04:34Como realizar isso?
04:35É, na verdade, exige muita força de vontade de querer fazer acontecer.
04:40A gente também, eu conheci as pessoas certas lá que possibilitaram a gente desde o início trabalhar com uma equipe local.
04:47Então apesar de, digamos, eu estar aqui, nós temos pessoas que estão lá, mas naquela época era muito mais uma questão do contato direto com as escolas,
04:55porque elas que faziam todo o gerenciamento, a educação, era uma questão da transferência de recursos.
04:59Então o nosso papel aqui era angariar os fundos pra enviar pra lá pra eles poderem estudar.
05:04Não exige um acompanhamento mais fixo da nossa parte, porque é a escola que desempenhava esse papel.
05:10Hoje já é diferente.
05:11É, hoje já é diferente.
05:13Depois de sete anos indo pro Quênia, todos os anos, a gente identificou que o problema, na verdade, na transição ele existe.
05:21Mas ele é muito maior na base, porque, como eu falei, apesar de ser gratuito por lei, na prática...
05:27É de quase que de qualquer jeito, do jeito que dá.
05:29Então a gente viu que fazia a transição daqueles alunos, só que eles não conseguiam acompanhar, porque a formação deles já era muito quebrada.
05:38Então a gente mudou um pouco o foco da Endelesa agora pra investir na formação da base, mas através de um modelo sustentável.
05:45Então nós chamamos de escola primária sustentável, que busca a identificação do potencial local daquela escola e daquela comunidade,
05:53que atividade geradora de recursos pode ser feita pra que aquela escola com o investimento certo, com, digamos, a orientação correta,
06:02ela possa com o tempo se gerar autônoma, exatamente.
06:15Como que é a tua rotina quando você vai pra lá? Quanto tempo você fica? Como é?
06:29Então, quando eu dividia o trabalho com a faculdade, eu ficava um mês, um mês e meio, que era o período das férias.
06:35Esse ano foi por um período mais longo, então fiquei quatro meses lá.
06:41E a ideia é de acordo com a necessidade, a demanda mesmo, ver caso a caso.
06:46Então, eu tenho uma casa lá já, que me foi presenteada por uma das escolas que nós somos parceiros.
06:52Então, é um dos internatos que a gente começou a parceria em 2012.
06:56E por ser internato, existiu casas de diversos professores.
07:00E uma dessas casas foi dada pra eu poder me acomodar e ficar lá.

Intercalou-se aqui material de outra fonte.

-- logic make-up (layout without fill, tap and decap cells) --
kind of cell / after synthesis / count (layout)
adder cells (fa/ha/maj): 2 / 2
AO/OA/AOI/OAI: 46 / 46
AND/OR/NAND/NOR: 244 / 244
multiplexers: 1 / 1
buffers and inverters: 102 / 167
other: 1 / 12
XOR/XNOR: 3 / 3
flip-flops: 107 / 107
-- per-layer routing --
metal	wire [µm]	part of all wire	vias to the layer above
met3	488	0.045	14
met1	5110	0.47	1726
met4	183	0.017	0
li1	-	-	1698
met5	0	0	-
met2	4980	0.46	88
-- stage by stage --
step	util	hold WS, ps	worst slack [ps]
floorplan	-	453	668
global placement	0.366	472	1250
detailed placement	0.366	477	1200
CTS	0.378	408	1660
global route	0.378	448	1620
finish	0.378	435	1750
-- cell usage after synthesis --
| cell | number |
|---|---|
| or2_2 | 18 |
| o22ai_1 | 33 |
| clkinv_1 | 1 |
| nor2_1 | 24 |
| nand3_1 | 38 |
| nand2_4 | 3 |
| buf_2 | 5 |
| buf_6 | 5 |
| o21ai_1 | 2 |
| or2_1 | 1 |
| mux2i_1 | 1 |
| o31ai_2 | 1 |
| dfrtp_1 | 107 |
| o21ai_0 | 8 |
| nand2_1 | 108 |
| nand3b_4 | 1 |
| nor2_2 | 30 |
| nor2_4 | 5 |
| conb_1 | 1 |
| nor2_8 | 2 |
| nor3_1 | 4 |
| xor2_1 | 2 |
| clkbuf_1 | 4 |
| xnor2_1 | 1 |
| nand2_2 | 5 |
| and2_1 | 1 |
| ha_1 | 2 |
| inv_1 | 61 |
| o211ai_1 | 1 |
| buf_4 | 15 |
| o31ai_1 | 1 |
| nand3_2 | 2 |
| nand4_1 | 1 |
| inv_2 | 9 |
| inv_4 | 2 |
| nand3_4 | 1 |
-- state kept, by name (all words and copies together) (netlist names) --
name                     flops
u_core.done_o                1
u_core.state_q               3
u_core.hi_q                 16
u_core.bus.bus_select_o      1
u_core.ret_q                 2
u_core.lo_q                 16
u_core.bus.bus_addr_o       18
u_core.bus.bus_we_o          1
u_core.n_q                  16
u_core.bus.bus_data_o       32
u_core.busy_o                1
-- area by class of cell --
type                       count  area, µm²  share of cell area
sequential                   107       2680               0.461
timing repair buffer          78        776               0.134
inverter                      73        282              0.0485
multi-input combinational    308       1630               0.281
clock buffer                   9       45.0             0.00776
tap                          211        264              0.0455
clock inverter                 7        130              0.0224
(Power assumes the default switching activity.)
===== config.mk =====
export PLATFORM = sky130hd
export DESIGN_NAME = bf16_mul_rr_sched
export DESIGN_NICKNAME = d
export VERILOG_FILES = /design/src/rtl/bf16_mul_rr_sched.sv
export SDC_FILE = /design/constraint.sdc
export NUM_CORES = 1
export LEC_CHECK = 0
export CORE_MARGIN = 2
export CORE_UTILIZATION = 40
export CTS_CLUSTER_DIAMETER = 80
export DETAILED_ROUTE_END_ITERATION = 8
export GPL_TIMING_DRIVEN = 0
export HOLD_SLACK_MARGIN = 0.08
export PLACE_DENSITY = 0.88
export SYNTH_ARGS = -nofsm -noshare
export SYNTH_HDL_FRONTEND = slang
export SYNTH_SLANG_ARGS = --single-unit

===== constraint.sdc =====
create_clock -name clk -period 4.9 [get_ports clk]
set_input_delay 0.98 -clock clk [delete_from_list [all_inputs] [get_ports clk]]
set_output_delay 0.98 -clock clk [all_outputs]
set_load 0.02 [all_outputs]
File: src/rtl/multicycle_sequencer_pkg.sv
// Shared definitions for the multicycle sequencer: state encodings, control-word
// field positions and write-back select codes, also used by control ROM builders.
package multicycle_sequencer_pkg;

    typedef enum logic [2:0] {
        ST_FETCH  = 3'd0,
        ST_DECODE = 3'd1,
        ST_EXEC   = 3'd2,
        ST_MEM    = 3'd3,
        ST_WB     = 3'd4,
        ST_ERROR  = 3'd7
    } state_t;

    localparam int CW_PCSEL     = 19;
    localparam int CW_IMMSEL_HI = 18;
    localparam int CW_IMMSEL_LO = 16;
    localparam int CW_REGWEN    = 15;
    localparam int CW_BRUN      = 14;
    localparam int CW_BSEL      = 13;
    localparam int CW_ASEL      = 12;
    localparam int CW_ALUSEL_HI = 11;
    localparam int CW_ALUSEL_LO = 8;
    localparam int CW_MEMRW     = 7;
    localparam int CW_SSIZE_HI  = 6;
    localparam int CW_SSIZE_LO  = 5;
    localparam int CW_LTYPE_HI  = 4;
    localparam int CW_LTYPE_LO  = 2;
    localparam int CW_WBSEL_HI  = 1;
    localparam int CW_WBSEL_LO  = 0;

    localparam logic [1:0] WB_MEM = 2'b00;
    localparam logic [1:0] WB_ALU = 2'b01;
    localparam logic [1:0] WB_PC4 = 2'b10;

    // Stores always touch memory; loads are register writes that take data from memory.
    function automatic logic needs_mem(input logic mem_rw, input logic reg_wen,
                                       input logic [1:0] wb_sel);
        return mem_rw | (reg_wen & (wb_sel == WB_MEM));
    endfunction

endpackage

07:05Então, mesmo quando eu não tô lá, ela fica com as minhas coisas, trancada.
07:09É realmente uma casa pra chamar de minha.

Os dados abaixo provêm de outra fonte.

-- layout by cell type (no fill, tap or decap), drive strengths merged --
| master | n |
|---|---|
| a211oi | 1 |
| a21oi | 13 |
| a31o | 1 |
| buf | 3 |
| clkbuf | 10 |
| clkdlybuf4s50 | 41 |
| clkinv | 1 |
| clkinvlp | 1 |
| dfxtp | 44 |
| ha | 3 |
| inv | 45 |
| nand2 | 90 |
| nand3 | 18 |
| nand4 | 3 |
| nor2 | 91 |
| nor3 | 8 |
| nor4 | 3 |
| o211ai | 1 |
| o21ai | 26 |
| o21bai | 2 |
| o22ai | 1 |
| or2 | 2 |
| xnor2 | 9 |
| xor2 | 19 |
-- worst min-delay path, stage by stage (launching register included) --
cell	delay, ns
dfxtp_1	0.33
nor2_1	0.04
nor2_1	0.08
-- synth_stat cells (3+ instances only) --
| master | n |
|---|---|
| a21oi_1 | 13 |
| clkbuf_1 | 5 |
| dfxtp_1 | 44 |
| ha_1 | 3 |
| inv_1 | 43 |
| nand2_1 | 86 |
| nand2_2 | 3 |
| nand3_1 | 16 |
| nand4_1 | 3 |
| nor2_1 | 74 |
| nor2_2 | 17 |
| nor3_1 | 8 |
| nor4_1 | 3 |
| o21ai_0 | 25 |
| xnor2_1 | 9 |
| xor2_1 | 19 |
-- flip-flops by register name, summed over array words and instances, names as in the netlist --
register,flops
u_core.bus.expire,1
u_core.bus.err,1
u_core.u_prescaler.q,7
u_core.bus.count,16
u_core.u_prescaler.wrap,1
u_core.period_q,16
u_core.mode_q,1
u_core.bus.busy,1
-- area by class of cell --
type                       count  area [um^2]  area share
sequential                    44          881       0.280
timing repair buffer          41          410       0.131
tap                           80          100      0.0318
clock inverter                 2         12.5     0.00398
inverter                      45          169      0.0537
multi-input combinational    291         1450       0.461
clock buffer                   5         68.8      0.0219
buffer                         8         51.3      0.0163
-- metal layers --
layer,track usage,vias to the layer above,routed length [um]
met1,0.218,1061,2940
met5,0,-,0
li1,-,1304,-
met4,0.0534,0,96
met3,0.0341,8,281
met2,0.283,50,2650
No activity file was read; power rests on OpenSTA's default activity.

07:12Então, é uma casa bem confortável, com três quartos, sala, cozinha, banheiro.
07:17Inclusive, onde a gente hospeda os voluntários que vão pra lá.
07:20Que a gente teve a primeira viagem agora em julho.
07:23E então, o pessoal, ele fica acomodado nessa mesma casa, onde eu também fico.
07:28Eu fui pro Kenya sem a expectativa.
07:30Como eu falei, foi muito mais por curiosidade, por eu querer uma experiência diferente.
07:34E lá eu senti que eu encontrei um propósito.
07:38Então, não foi muito bem uma escolha.
07:41Eu acho que foi uma consequência das oportunidades que eu tive.
07:45Em nenhum momento te pareceu uma ilusão?
07:48Uma grande ilusão, todo esse sonho?
07:51Ah, eu não vou mentir e dizer que nunca.
07:53Porque eu acho que faz parte, assim, até da vida do empreendedor.
07:56Às vezes, você desacreditar, você questionar muitas coisas.
08:01Mas eu acho que o que faz diferenciar o empreendedor social é você realmente acreditar que não.
08:06Que não é uma ilusão e que é possível.
08:08E quando você vê que tudo começou como uma ideia na minha cabeça, em 2012, pequeno.
08:14E a gente ajudava 30 crianças.
08:17Agora a gente atende mais de 350.
08:19E não tô mais sozinho.
08:20Temos uma equipe.
08:21Então, você vê que o pessoal vai agregando.
08:24Às vezes, não num ritmo que você gostaria de crescimento.
08:27Por saber o tamanho da necessidade que existe do lado de lá.
08:30Mas você vê que a coisa vai evoluindo.
08:32E isso vai te mantendo com fé.
08:35De que as coisas vão se encaixando e vão dando certo.
08:37É uma questão, realmente, de paciência.
08:39De resiliência.
08:41E de acreditar que as coisas vão dar certo.
08:44E de acreditar que as coisas vão dar certo.
09:14E depois do intervalo, um chute para o futuro.
09:26Por seis anos, eu fui o mantenedor desse projeto.
09:30Seis anos.
09:31Trabalhava em dois empregos para poder manter esse projeto.